Not surprisingly, GoDaddy cited Section 230 in its motion to dismiss. (As of October, only GoDaddy had moved to dismiss; attorneys for individual defendants declined to comment.) In response, Morgan argued that Section 230 doesn’t apply because the material is obscenity not protected by the First Amendment. Unlike conventional pornography, he notes, revenge porn requires no consent and no age verification.
The trial court ultimately agreed, but it also allowed GoDaddy to file an interlocutory appeal on the issue. Morgan expects the Texas appeals court to take it up—“it’s a real juicy constitutional issue”—but not rule on it until after the suit’s January trial date.
230 AND THE LAW
The obscenity argument is part of one exception to Section 230, for violations of criminal law. The statute expressly includes obscenity and child pornography. More often, Goldman says, courts permit exceptions for copyright violations.
Goldman believes that exception would apply to involuntary porn sites, but only if the victim owns the copyright to the pictures and the site also ignored DMCA takedown notices. Otherwise, he believes sites would be protected by Section 230 because they are republishing user-submitted content.
Nor does Section 230 apply when the website was a co-developer of the content. Contiguglia believes that’s the case for revenge porn sites, some of which have been accused of hacking victims’ computers or fishing for photos with false personal ads.

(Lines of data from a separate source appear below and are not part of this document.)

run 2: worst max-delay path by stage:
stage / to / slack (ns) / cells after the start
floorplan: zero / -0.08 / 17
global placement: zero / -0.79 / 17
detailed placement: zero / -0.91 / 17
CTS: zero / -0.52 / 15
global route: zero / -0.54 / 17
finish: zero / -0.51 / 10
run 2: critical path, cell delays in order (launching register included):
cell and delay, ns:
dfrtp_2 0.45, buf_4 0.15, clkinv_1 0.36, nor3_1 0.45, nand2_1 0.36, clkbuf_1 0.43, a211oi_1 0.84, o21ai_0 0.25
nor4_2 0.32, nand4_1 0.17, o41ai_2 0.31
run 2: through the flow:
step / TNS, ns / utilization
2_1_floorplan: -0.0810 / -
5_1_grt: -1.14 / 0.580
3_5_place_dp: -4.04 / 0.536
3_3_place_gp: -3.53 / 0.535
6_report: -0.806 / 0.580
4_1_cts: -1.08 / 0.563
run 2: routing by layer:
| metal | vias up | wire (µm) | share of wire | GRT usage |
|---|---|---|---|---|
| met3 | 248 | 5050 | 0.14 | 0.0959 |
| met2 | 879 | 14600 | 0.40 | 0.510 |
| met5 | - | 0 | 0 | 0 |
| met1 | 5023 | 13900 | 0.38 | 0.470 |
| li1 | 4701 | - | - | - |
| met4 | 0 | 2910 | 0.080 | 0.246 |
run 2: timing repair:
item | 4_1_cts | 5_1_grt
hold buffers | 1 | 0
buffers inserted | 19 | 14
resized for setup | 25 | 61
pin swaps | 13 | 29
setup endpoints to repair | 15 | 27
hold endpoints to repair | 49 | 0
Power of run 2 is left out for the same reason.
`config.mk`:
```
export PLATFORM = sky130hd
export DESIGN_NAME = synch_fifo_ctrl_flat
export DESIGN_NICKNAME = d
export VERILOG_FILES = /design/src/rtl/synch_fifo_ctrl_if.sv /design/src/rtl/synch_fifo_ctrl.sv /design/src/flat_wrapper.sv
export SDC_FILE = /design/constraint.sdc
export NUM_CORES = 1
export LEC_CHECK = 0
export BUFFER_PORTS_ARGS = -buffer_cell sky130_fd_sc_hd__buf_2
export CAP_MARGIN = 20
export CELL_PAD_IN_SITES_DETAIL_PLACEMENT = 2
export CELL_PAD_IN_SITES_GLOBAL_PLACEMENT = 2
export CORE_ASPECT_RATIO = 1.4
export CORE_UTILIZATION = 24
export CTS_CLUSTER_DIAMETER = 150
export CTS_CLUSTER_SIZE = 30
export DETAILED_ROUTE_END_ITERATION = 8
export PLACE_DENSITY_LB_ADDON = 0.1
export SYNTH_ARGS = -nofsm -noshare
export SYNTH_HDL_FRONTEND = slang
export SYNTH_SLANG_ARGS = --single-unit
```
`constraint.sdc`:
```
create_clock -name clk -period 3.45 [get_ports clk]
set_input_delay 0.69 -clock clk [delete_from_list [all_inputs] [get_ports clk]]
set_output_delay 0.69 -clock clk [all_outputs]
set_load 0.1 [all_outputs]
```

“None of these sites are truly user-generated content,” he says. “They’re not really Section 230-protected, although they would like to think they are.”
Even if Section 230 ultimately ends the Texxxan lawsuit, Morgan might not mind as long as the case generates laws against revenge porn, which he finds “pernicious and disgusting.”
Citron believes part of the solution should be civil rights laws that enhance sentences for online harassment based on gender, sexual orientation or race. This would not only address individual cases, she says, but help make online harassment socially unacceptable.
“The more we talk about it, the more we see it as a problem—the more we’re going to address it,” she says.
Wells says her invasion-of-privacy lawsuit is less about money than about seeking consequences for her poster’s actions.
“What I really want is to be free to trust a man again, or at least I want to be free to trust our legal system,” she says. “Both have betrayed me, but I feel like there’s still hope for the latter.”
This article originally appeared in the November 2013 issue of the ABA Journal with this headline: “Striking Back at Revenge Porn: Victims are taking on websites for posting photos they didn’t consent to.”
Lorelei Laird is a freelance writer in Los Angeles.